Republican leaders in the Senate, laying the groundwork to pass their far-reaching plan to balance the budget in seven years, scrambled Tuesday to overcome the very public objections of GOP moderates and others who say they are cutting too deeply into education, Medicare and Medicaid while giving generous tax breaks to businesses and the wealthy.
The latest headache for GOP leaders developed when Sen.

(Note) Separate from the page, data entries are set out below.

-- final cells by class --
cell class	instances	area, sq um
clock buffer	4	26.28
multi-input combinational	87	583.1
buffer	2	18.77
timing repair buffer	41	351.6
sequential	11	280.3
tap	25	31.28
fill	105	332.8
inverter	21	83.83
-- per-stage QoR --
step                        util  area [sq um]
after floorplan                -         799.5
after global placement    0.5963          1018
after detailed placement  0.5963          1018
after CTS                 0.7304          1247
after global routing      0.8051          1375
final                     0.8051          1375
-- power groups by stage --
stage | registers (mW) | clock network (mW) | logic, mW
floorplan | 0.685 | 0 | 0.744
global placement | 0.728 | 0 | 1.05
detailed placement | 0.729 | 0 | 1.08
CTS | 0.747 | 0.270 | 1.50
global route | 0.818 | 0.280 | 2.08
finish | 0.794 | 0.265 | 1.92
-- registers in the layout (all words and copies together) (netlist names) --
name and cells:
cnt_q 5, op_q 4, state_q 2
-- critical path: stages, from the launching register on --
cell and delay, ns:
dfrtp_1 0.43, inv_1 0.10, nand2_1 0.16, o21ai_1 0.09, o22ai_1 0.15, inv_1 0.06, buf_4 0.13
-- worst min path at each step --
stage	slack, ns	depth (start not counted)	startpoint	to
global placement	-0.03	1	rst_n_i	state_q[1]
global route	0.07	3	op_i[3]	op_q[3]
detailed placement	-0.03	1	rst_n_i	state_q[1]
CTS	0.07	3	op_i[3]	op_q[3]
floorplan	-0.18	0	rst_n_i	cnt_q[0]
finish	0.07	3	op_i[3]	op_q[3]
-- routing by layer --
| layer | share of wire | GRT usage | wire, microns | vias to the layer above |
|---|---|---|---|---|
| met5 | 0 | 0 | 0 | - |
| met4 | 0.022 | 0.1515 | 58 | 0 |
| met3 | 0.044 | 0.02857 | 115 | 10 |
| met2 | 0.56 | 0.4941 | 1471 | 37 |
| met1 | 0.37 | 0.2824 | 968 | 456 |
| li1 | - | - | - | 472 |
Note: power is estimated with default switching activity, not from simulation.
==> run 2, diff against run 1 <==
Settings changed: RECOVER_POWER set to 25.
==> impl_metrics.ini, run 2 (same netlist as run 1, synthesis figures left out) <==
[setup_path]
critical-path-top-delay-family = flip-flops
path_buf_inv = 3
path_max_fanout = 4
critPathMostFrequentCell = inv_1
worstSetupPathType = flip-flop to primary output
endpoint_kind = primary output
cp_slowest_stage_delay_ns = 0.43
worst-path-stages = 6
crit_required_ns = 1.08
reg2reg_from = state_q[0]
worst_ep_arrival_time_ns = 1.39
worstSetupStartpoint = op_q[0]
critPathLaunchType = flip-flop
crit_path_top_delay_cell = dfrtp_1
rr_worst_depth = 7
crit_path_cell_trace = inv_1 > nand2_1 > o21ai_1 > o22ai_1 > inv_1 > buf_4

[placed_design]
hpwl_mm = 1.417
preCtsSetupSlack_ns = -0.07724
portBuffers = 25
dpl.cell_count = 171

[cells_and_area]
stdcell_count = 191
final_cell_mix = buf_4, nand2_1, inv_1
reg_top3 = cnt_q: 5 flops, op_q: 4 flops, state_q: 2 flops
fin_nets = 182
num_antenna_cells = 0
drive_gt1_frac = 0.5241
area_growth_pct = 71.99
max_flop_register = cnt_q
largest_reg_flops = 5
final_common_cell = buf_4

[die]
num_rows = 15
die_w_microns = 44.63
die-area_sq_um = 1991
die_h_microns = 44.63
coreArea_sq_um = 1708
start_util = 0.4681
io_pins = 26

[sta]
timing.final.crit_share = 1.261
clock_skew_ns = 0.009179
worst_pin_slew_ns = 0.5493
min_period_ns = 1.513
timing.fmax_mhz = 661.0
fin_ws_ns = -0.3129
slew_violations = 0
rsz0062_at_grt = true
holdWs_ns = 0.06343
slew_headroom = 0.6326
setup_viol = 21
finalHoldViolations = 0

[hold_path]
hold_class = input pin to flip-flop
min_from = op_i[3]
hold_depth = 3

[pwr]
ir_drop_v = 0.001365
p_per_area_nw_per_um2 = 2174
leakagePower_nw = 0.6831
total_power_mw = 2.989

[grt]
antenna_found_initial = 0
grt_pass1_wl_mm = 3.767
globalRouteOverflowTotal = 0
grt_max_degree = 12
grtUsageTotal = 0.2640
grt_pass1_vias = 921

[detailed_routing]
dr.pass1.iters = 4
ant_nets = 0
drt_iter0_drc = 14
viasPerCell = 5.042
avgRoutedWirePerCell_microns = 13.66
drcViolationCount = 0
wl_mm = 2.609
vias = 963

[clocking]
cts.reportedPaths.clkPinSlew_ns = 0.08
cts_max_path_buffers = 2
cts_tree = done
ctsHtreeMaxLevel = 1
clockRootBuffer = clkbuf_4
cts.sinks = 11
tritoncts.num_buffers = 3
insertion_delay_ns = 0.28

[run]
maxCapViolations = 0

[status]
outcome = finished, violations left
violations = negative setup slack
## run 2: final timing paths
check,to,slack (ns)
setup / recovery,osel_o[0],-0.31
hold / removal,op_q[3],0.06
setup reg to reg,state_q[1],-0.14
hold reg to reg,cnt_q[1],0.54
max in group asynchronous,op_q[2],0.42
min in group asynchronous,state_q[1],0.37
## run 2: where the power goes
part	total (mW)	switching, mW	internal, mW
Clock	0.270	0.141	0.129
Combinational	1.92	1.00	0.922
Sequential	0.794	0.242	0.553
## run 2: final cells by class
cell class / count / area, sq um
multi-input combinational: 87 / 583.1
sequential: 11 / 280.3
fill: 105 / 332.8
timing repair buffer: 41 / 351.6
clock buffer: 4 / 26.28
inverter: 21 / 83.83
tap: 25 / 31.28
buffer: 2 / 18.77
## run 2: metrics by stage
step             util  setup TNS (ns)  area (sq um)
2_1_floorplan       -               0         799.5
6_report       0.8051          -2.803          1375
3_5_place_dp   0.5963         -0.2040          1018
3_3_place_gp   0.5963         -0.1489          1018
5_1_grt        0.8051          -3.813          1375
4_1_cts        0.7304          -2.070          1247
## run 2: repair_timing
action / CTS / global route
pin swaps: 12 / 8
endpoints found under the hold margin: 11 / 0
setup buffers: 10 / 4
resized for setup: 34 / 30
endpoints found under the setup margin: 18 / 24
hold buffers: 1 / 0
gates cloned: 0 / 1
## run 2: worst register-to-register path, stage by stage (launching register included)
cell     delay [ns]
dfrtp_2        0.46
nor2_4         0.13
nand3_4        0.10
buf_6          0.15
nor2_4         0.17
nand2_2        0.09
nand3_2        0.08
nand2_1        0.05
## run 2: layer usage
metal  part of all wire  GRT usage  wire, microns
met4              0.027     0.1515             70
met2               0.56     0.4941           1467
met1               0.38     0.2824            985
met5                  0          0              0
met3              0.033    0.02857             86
## config.mk

```make
export PLATFORM = sky130hd
export DESIGN_NAME = uart_rx
export DESIGN_NICKNAME = d
export VERILOG_FILES = /design/src/rtl/uart_pkg.sv /design/src/rtl/uart_rx_sync.sv /design/src/rtl/uart_rx.sv
export SDC_FILE = /design/constraint.sdc
export NUM_CORES = 1
export LEC_CHECK = 0
export ABC_AREA = 1
export BUFFER_PORTS_ARGS = -buffer_cell sky130_fd_sc_hd__buf_2
export CAP_MARGIN = 40
export CORE_ASPECT_RATIO = 0.7
export CORE_UTILIZATION = 40
export CTS_CLUSTER_SIZE = 40
export DETAILED_ROUTE_END_ITERATION = 8
export PLACE_DENSITY = 0.61
export SYNTH_ARGS = -nofsm -noshare
export SYNTH_HDL_FRONTEND = slang
export SYNTH_SLANG_ARGS = --single-unit
```

## constraint.sdc

```tcl
create_clock -name uart_clock -period 1.5 [get_ports uart_clock]
set_input_delay 0.3 -clock uart_clock [delete_from_list [all_inputs] [get_ports uart_clock]]
set_output_delay 0.3 -clock uart_clock [all_outputs]
set_load 0.01 [all_outputs]
```
==> src/rtl/mesi_bus_pkg.sv <==
// Shared definitions for the MESI coherence bus: bus codes, FSM states, helpers.
package mesi_bus_pkg;

  localparam logic [2:0] BUS_NONE    = 3'b000;
  localparam logic [2:0] BUS_RD_MISS = 3'b001;
  localparam logic [2:0] BUS_WR_MISS = 3'b010;
  localparam logic [2:0] BUS_WB      = 3'b011;
  localparam logic [2:0] BUS_INV     = 3'b100;

  typedef enum logic [1:0] {
    IDLE  = 2'd0,
    GRANT = 2'd1,
    BCAST = 2'd2,
    WB    = 2'd3
  } state_t;

  // A message needs a write-back phase if either code field is a write-back.
  function automatic logic has_wb(input logic [5:0] msg);
    return (msg[5:3] == BUS_WB) || (msg[2:0] == BUS_WB);
  endfunction

endpackage
==> config.mk <==
export PLATFORM = sky130hd
export DESIGN_NAME = pc_fetch_controller
export DESIGN_NICKNAME = d
export VERILOG_FILES = /design/src/rtl/pc_fetch_controller.sv
export SDC_FILE = /design/constraint.sdc
export NUM_CORES = 1
export LEC_CHECK = 0
export CAP_MARGIN = 20
export CORE_ASPECT_RATIO = 0.8
export CORE_MARGIN = 1.5
export CORE_UTILIZATION = 40
export CTS_CLUSTER_SIZE = 24
export DETAILED_ROUTE_END_ITERATION = 7
export GPL_ROUTABILITY_DRIVEN = 1
export PLACE_DENSITY = 0.7
export SKIP_LAST_GASP = 1
export SLEW_MARGIN = 20
export SYNTH_ARGS = -nofsm -noshare
export SYNTH_HDL_FRONTEND = slang
export SYNTH_SLANG_ARGS = --single-unit
==> constraint.sdc <==
create_clock -name clk -period 4.2 [get_ports clk]
set_input_delay 0.84 -clock clk [delete_from_list [all_inputs] [get_ports clk]]
set_output_delay 0.84 -clock clk [all_outputs]
set_load 0.03 [all_outputs]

Arlen Specter, R-Pa., a contender for the party’s 1996 presidential nomination, denounced the proposed $245 billion tax cut as “unfair” and called the overall budget bill “bad politics as well as bad publicity.”
In remarks eerily reminiscent of Democratic rhetoric - just three days before the scheduled Senate vote - Specter asked:
“How can we justify cuts in Medicare and Medicaid, student aid, job training, low-income energy assistance, workplace safety, Head Start, child immunization and Earned Income Tax Credits while we simultaneously give corporate tax breaks … and tax breaks to people in high brackets?”

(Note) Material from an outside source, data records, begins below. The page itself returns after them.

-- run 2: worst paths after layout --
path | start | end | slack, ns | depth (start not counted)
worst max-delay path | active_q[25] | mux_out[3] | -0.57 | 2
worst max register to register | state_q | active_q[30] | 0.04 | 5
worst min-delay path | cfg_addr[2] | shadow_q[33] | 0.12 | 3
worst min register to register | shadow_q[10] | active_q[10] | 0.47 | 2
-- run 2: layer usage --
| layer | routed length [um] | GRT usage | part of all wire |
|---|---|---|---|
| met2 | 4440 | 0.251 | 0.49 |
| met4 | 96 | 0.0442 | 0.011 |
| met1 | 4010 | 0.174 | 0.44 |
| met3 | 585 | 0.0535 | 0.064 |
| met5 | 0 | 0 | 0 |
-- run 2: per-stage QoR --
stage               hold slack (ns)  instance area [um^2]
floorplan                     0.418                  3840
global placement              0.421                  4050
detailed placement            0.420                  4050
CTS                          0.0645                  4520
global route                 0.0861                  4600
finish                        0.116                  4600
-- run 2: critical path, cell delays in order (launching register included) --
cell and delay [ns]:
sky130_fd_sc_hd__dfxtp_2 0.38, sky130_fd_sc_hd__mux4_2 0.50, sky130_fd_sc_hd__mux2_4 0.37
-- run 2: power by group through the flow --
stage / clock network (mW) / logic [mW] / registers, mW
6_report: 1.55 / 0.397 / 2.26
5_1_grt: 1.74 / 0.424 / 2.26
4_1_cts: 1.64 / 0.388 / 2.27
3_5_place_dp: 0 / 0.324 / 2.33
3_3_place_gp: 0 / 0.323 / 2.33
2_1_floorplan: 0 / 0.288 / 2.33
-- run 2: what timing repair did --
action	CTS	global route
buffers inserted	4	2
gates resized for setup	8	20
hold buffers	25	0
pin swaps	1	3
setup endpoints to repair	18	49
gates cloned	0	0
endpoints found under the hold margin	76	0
$ cat src/rtl/timer_a_ctrl.sv
// timer_a_ctrl
// Timer_A core controller for one Timer_A instance. Owns TAxCTL, TAxR,
// TAxEX0 and TAxIV, builds the prescaled timer tick, runs the 16-bit
// counter (stop/up/continuous/up-down) and arbitrates the interrupt
// vector for the CCM array.
//
// Ports:
//   MCLK, reset          clock and asynchronous active-low reset
//   MAB, MDBwrite, MW,   memory bus address, write data, write strobe,
//   BW, MRD              byte-write qualifier, read strobe
//   *_en                 one-MCLK clock-source strobes (TACLK/ACLK/SMCLK/INCLK)
//   TAxCCR0, EQU0        CCR0 value and equality from CCM0
//   CCIFG, CCIE          per-channel flags and enables from the CCMs
//   TAxRcurrent          counter value shared with all CCMs
//   TimerClock           one-MCLK pulse in the cycle after each count step
//   CCIFGclr             one-MCLK flag-clear pulses back to the CCMs
//   IRQ0, IRQ1           CCR0 interrupt and combined TAxIV interrupt
//   MDBread              read data, zero when no register is being read
module timer_a_ctrl #(
    parameter logic [15:0] CTLx = 16'h0340,
    parameter logic [15:0] Rx   = 16'h0350,
    parameter logic [15:0] EXx  = 16'h0360,
    parameter logic [15:0] IVx  = 16'h036E,
    parameter int          NCCM = 3
) (
    input  logic            MCLK,
    input  logic            reset,
    input  logic [15:0]     MAB,
    input  logic [15:0]     MDBwrite,
    input  logic            MW,
    input  logic            BW,
    input  logic            MRD,
    input  logic            TACLK_en,
    input  logic            ACLK_en,
    input  logic            SMCLK_en,
    input  logic            INCLK_en,
    input  logic [15:0]     TAxCCR0,
    input  logic            EQU0,
    input  logic [NCCM-1:0] CCIFG,
    input  logic [NCCM-1:0] CCIE,
    output logic [15:0]     TAxRcurrent,
    output logic            TimerClock,
    output logic [NCCM-1:0] CCIFGclr,
    output logic            IRQ0,
    output logic            IRQ1,
    output logic [15:0]     MDBread
);

    typedef enum logic [1:0] {
        MC_STOP = 2'b00,
        MC_UP   = 2'b01,
        MC_CONT = 2'b10,
        MC_UPDN = 2'b11
    } mcMode_e;

    mcMode_e         mc_q, mc_d;
    logic [1:0]      tassel_q, tassel_d;
    logic [1:0]      id_q, id_d;
    logic            taie_q, taie_d;
    logic            taifg_q, taifg_d;
    logic [2:0]      taidex_q, taidex_d;
    logic [15:0]     cnt_q, cnt_d;
    logic            dir_q, dir_d;
    logic [2:0]      idCnt_q, idCnt_d;
    logic [2:0]      idexCnt_q, idexCnt_d;
    logic            timerClock_q, timerClock_d;
    logic [NCCM-1:0] ccifgClr_q, ccifgClr_d;

    logic selCtl, selR, selEx, selIv;
    logic wrCtl, wrR, wrEx, wrIv, rdIv, taclr;
    logic strobe, tick, advance, hwSet;
    logic [2:0] idTerm;
    logic [3:0] ivCode;

    // EQU0 is redundant with the internal TAxCCR0 compare
    logic unusedEqu0;
    assign unusedEqu0 = EQU0;

    assign selCtl = (MAB[15:1] == CTLx[15:1]);
    assign selR   = (MAB[15:1] == Rx[15:1]);
    assign selEx  = (MAB[15:1] == EXx[15:1]);
    assign selIv  = (MAB[15:1] == IVx[15:1]);
    assign wrCtl  = MW & selCtl;
    assign wrR    = MW & selR;
    assign wrEx   = MW & selEx;
    assign wrIv   = MW & selIv;
    assign rdIv   = MRD & selIv;
    assign taclr  = wrCtl & MDBwrite[2];

    // Lowest enabled channel n>=1 wins, TAIFG only when no channel pends
    always_comb begin
        ivCode = 4'h0;
        if (taifg_q && taie_q) ivCode = 4'hE;
        for (int n = NCCM - 1; n >= 1; n--) begin
            if (CCIFG[n] && CCIE[n]) ivCode = 4'(2 * n);
        end
    end

    // Control/extension register updates; a byte write leaves TASSEL alone
    always_comb begin
        tassel_d = tassel_q;
        id_d     = id_q;
        mc_d     = mc_q;
        taie_d   = taie_q;
        taidex_d = taidex_q;
        if (wrCtl) begin
            if (!BW) tassel_d = MDBwrite[9:8];
            id_d   = MDBwrite[7:6];
            mc_d   = mcMode_e'(MDBwrite[5:4]);
            taie_d = MDBwrite[1];
        end
        if (wrEx) taidex_d = MDBwrite[2:0];
    end

    // Two-stage prescaler; >= compare lets a divider shrunk mid-count
    // terminate on the next strobe instead of wrapping through 7
    always_comb begin
        unique case (tassel_q)
            2'b00:   strobe = TACLK_en;
            2'b01:   strobe = ACLK_en;
            2'b10:   strobe = SMCLK_en;
            default: strobe = INCLK_en;
        endcase
        unique case (id_q)
            2'b00:   idTerm = 3'd0;
            2'b01:   idTerm = 3'd1;
            2'b10:   idTerm = 3'd3;
            default: idTerm = 3'd7;
        endcase
        idCnt_d   = idCnt_q;
        idexCnt_d = idexCnt_q;
        tick      = 1'b0;
        if (strobe) begin
            if (idCnt_q >= idTerm) begin
                idCnt_d = 3'd0;
                if (idexCnt_q >= taidex_q) begin
                    idexCnt_d = 3'd0;
                    tick      = 1'b1;
                end else begin
                    idexCnt_d = idexCnt_q + 3'd1;
                end
            end else begin
                idCnt_d = idCnt_q + 3'd1;
            end
        end
        if (taclr) begin
            idCnt_d   = 3'd0;
            idexCnt_d = 3'd0;
        end
    end

    // Counter next state; dir_q=1 means counting down. Software loads of
    // TAxR or TACLR take the place of any tick in the same cycle.
    always_comb begin
        advance = tick && (mc_q != MC_STOP) && !taclr && !wrR;
        cnt_d   = cnt_q;
        dir_d   = dir_q;
        hwSet   = 1'b0;
        if (advance) begin
            unique case (mc_q)
                MC_UP: begin
                    if (TAxCCR0 == 16'd0) begin
                        cnt_d = 16'd0;
                    end else if (cnt_q == TAxCCR0) begin
                        cnt_d = 16'd0;
                        hwSet = 1'b1;
                    end else if (cnt_q > TAxCCR0) begin
                        cnt_d = 16'd0;
                    end else begin
                        cnt_d = cnt_q + 16'd1;
                    end
                end
                MC_CONT: begin
                    cnt_d = cnt_q + 16'd1;
                    hwSet = (cnt_q == 16'hFFFF);
                end
                MC_UPDN: begin
                    if (!dir_q && (cnt_q < TAxCCR0)) begin
                        cnt_d = cnt_q + 16'd1;
                    end else if (cnt_q == 16'd0) begin
                        dir_d = 1'b0;
                        cnt_d = (TAxCCR0 != 16'd0) ? 16'd1 : 16'd0;
                    end else begin
                        cnt_d = cnt_q - 16'd1;
                        dir_d = (cnt_q != 16'd1);
                        hwSet = (cnt_q == 16'd1);
                    end
                end
                default: cnt_d = cnt_q;
            endcase
        end
        if (taclr) begin
            cnt_d = 16'd0;
            dir_d = 1'b0;
        end else if (wrR) begin
            cnt_d = BW ? {cnt_q[15:8], MDBwrite[7:0]} : MDBwrite;
        end
        timerClock_d = advance;
    end

    // Flag handling: later assignments win, giving hardware set the last word
    always_comb begin
        taifg_d    = taifg_q;
        ccifgClr_d = '0;
        if (rdIv && (ivCode == 4'hE)) taifg_d = 1'b0;
        for (int n = 1; n < NCCM; n++) begin
            if (rdIv && (ivCode == 4'(2 * n))) ccifgClr_d[n] = 1'b1;
        end
        if (wrCtl) taifg_d = MDBwrite[0];
        if (wrIv) begin
            taifg_d              = 1'b0;
            ccifgClr_d[NCCM-1:1] = '1;
        end
        if (hwSet) taifg_d = 1'b1;
    end

    always_comb begin
        MDBread = 16'h0000;
        if (MRD) begin
            if (selCtl)     MDBread = {6'b0, tassel_q, id_q, mc_q, 2'b00, taie_q, taifg_q};
            else if (selR)  MDBread = cnt_q;
            else if (selEx) MDBread = {13'b0, taidex_q};
            else if (selIv) MDBread = {12'b0, ivCode};
        end
    end

    always_ff @(posedge MCLK or negedge reset) begin
        if (!reset) begin
            mc_q         <= MC_STOP;
            tassel_q     <= 2'b00;
            id_q         <= 2'b00;
            taie_q       <= 1'b0;
            taifg_q      <= 1'b0;
            taidex_q     <= 3'd0;
            cnt_q        <= 16'd0;
            dir_q        <= 1'b0;
            idCnt_q      <= 3'd0;
            idexCnt_q    <= 3'd0;
            timerClock_q <= 1'b0;
            ccifgClr_q   <= '0;
        end else begin
            mc_q         <= mc_d;
            tassel_q     <= tassel_d;
            id_q         <= id_d;
            taie_q       <= taie_d;
            taifg_q      <= taifg_d;
            taidex_q     <= taidex_d;
            cnt_q        <= cnt_d;
            dir_q        <= dir_d;
            idCnt_q      <= idCnt_d;
            idexCnt_q    <= idexCnt_d;
            timerClock_q <= timerClock_d;
            ccifgClr_q   <= ccifgClr_d;
        end
    end

    assign TAxRcurrent = cnt_q;
    assign TimerClock  = timerClock_q;
    assign CCIFGclr    = ccifgClr_q;
    assign IRQ0        = CCIFG[0] & CCIE[0];
    assign IRQ1        = (|(CCIFG[NCCM-1:1] & CCIE[NCCM-1:1])) | (taifg_q & taie_q);

endmodule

The tax cuts “jeopardize the ultimate goal of balancing the budget,” Specter said, because the largest spending cuts occur in the later years while tax cuts occur at the start of the seven-year period - and there is “no guarantee” that the savings will materialize.
Further piling on, other moderate Republicans - echoing sentiments expressed by Democrats for weeks now - urged their leadership Tuesday to ease cuts in college student loans and to strengthen federal nursing home standards.
Such intra-party contention elated Senate Democrats, who quickly reiterated their intention to try to restore all $43 billion in spending cuts slated for the earned income tax credit for the working poor; restore all but $89 billion in Medicare cuts; restore $125 billion of the $187 billion in spending cuts targeted for Medicaid, and restore $7 billion of the $10.8 billion in spending cuts for student loans.
“This week defines the difference between them and us,” said Sen. John F. Kerry, D-Mass., referring to Republicans.